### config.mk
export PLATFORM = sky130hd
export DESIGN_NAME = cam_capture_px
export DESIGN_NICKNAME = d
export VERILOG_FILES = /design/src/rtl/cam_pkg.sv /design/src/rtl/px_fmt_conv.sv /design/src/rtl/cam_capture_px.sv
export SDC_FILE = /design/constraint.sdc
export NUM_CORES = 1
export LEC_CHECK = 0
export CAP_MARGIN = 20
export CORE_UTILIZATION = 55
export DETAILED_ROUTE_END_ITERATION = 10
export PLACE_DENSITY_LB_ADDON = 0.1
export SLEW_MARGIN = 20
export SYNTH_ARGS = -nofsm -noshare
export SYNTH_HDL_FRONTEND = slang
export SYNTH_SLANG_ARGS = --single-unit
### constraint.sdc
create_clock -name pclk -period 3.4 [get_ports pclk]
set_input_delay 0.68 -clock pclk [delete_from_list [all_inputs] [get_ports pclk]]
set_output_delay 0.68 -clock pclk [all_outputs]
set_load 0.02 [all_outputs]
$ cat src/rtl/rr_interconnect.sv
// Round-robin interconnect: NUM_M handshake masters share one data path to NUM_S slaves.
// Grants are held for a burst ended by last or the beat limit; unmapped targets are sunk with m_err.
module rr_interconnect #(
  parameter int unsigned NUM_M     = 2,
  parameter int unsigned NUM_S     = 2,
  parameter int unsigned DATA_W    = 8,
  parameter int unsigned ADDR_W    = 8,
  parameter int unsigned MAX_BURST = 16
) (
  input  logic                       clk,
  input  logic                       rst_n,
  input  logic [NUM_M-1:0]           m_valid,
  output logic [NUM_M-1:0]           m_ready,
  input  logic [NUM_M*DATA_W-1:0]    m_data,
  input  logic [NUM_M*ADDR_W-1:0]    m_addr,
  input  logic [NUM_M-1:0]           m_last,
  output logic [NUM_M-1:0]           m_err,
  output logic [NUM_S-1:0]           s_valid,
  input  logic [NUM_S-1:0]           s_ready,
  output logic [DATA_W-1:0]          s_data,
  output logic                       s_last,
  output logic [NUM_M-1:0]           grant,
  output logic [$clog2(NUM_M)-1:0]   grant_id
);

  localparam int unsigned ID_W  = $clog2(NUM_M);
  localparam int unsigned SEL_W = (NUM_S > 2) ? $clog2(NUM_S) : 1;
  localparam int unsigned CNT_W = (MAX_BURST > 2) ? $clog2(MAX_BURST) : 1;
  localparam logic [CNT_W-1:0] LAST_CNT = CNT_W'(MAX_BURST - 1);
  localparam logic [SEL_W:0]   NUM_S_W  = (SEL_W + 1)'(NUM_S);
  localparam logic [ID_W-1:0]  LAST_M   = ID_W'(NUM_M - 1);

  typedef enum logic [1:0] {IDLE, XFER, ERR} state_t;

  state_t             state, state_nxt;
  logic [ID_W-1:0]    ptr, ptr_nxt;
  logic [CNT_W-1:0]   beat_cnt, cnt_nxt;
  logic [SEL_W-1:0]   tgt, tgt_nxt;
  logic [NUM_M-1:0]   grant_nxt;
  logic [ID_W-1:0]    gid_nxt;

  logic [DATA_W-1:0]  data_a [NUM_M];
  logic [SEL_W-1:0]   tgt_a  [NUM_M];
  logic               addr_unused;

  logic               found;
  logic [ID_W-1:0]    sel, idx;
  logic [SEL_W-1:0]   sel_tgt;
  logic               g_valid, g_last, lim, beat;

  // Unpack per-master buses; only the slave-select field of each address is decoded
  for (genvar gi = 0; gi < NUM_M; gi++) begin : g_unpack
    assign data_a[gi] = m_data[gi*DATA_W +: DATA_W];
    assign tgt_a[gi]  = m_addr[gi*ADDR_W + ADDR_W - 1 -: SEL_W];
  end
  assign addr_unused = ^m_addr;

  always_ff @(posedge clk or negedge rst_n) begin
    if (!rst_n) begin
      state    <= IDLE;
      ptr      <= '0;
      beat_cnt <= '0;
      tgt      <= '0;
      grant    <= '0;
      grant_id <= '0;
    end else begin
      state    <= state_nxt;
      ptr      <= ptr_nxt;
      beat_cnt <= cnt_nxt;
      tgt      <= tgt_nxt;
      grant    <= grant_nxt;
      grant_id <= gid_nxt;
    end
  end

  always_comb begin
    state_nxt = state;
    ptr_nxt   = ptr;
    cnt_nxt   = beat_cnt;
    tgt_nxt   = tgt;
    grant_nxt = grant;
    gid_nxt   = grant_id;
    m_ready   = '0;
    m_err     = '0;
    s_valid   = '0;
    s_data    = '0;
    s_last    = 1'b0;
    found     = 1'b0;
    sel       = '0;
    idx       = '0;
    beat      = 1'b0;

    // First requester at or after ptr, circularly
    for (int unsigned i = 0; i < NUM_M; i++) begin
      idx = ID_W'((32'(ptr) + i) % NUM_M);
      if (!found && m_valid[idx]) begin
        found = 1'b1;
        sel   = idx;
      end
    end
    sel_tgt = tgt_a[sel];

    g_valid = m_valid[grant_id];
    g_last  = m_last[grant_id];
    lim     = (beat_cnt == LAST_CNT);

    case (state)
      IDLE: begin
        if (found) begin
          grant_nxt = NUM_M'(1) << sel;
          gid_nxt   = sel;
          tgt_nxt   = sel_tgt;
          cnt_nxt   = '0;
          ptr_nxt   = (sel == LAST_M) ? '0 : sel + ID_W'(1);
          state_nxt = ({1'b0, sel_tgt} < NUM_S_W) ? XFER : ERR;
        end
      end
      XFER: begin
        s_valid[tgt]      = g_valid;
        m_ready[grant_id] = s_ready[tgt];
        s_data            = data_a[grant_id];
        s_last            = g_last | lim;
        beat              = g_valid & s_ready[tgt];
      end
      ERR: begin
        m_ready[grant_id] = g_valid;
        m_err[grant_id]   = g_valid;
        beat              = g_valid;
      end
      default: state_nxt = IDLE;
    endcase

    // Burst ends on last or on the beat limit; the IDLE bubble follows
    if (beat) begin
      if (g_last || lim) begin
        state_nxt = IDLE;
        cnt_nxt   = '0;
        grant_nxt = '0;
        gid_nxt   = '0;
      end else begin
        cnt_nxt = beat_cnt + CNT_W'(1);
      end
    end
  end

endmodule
---+---
* [HOW TO COMPLETE THIS TASK]:
Every line in the records above with the string "assign" in it should be shown.

* [RESULT OF THE EXERCISE]:
    assign data_a[gi] = m_data[gi*DATA_W +: DATA_W];
    assign tgt_a[gi]  = m_addr[gi*ADDR_W + ADDR_W - 1 -: SEL_W];
  assign addr_unused = ^m_addr;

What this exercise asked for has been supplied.